-------- Input data
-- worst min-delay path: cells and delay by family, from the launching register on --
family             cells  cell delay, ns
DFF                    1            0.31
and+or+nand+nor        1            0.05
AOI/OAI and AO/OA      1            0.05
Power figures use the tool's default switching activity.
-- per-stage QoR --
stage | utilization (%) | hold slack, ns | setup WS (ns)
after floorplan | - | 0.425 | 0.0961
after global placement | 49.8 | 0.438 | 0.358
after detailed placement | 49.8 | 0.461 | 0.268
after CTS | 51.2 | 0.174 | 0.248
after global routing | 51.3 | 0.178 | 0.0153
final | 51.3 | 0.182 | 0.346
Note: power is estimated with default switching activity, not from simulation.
<file path="config.mk">
export PLATFORM = sky130hd
export DESIGN_NAME = motion_program_sequencer
export DESIGN_NICKNAME = d
export VERILOG_FILES = /design/src/hdl/motion_program_pkg.sv /design/src/hdl/input_sync.sv /design/src/hdl/motion_program_sequencer.sv
export SDC_FILE = /design/constraint.sdc
export NUM_CORES = 1
export LEC_CHECK = 0
export BUFFER_PORTS_ARGS = -buffer_cell sky130_fd_sc_hd__buf_2
export CORE_ASPECT_RATIO = 1.5
export CORE_UTILIZATION = 54
export DETAILED_ROUTE_END_ITERATION = 6
export PLACE_DENSITY = 0.73
export SYNTH_ARGS = -nofsm -noshare
export SYNTH_HDL_FRONTEND = slang
export SYNTH_HIERARCHICAL = 1
export SYNTH_SLANG_ARGS = --single-unit
export TNS_END_PERCENT = 50
</file>
<file path="constraint.sdc">
create_clock -name i_clk -period 3.2 [get_ports i_clk]
set_clock_uncertainty 0.15 [all_clocks]
set_input_delay 0 -clock i_clk [delete_from_list [all_inputs] [get_ports i_clk]]
set_output_delay 0 -clock i_clk [all_outputs]
set_load 0.005 [all_outputs]
</file>
<file path="config.mk">
export PLATFORM = sky130hd
export DESIGN_NAME = fpec_ctrl
export DESIGN_NICKNAME = d
export VERILOG_FILES = /design/src/fpec_page_buffer.v /design/src/fpec_ctrl.v
export VERILOG_INCLUDE_DIRS = /design/src
export SDC_FILE = /design/constraint.sdc
export NUM_CORES = 2
export LEC_CHECK = 0
export BUFFER_PORTS_ARGS = -buffer_cell sky130_fd_sc_hd__buf_2
export CAP_MARGIN = 20
export CORE_MARGIN = 3
export CORE_UTILIZATION = 64
export CTS_BUF_LIST = sky130_fd_sc_hd__clkbuf_2
export DETAILED_ROUTE_END_ITERATION = 8
export PLACE_DENSITY = 0.9
export SLEW_MARGIN = 25
export SYNTH_ARGS = -nofsm -noshare
export SYNTH_HDL_FRONTEND = slang
export SYNTH_SLANG_ARGS = --single-unit
export TNS_END_PERCENT = 30
</file>
<file path="constraint.sdc">
create_clock -name core_clk -period 7.5 [get_ports core_clk]
set_input_delay 0.375 -clock core_clk [delete_from_list [all_inputs] [get_ports core_clk]]
set_output_delay 0.375 -clock core_clk [all_outputs]
set_load 0.03 [all_outputs]
</file>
----------------
Task directions >> For every line of the records that has the word "stage" in it, make a copy.

Written response >>
-- per-stage QoR --
stage | utilization (%) | hold slack, ns | setup WS (ns)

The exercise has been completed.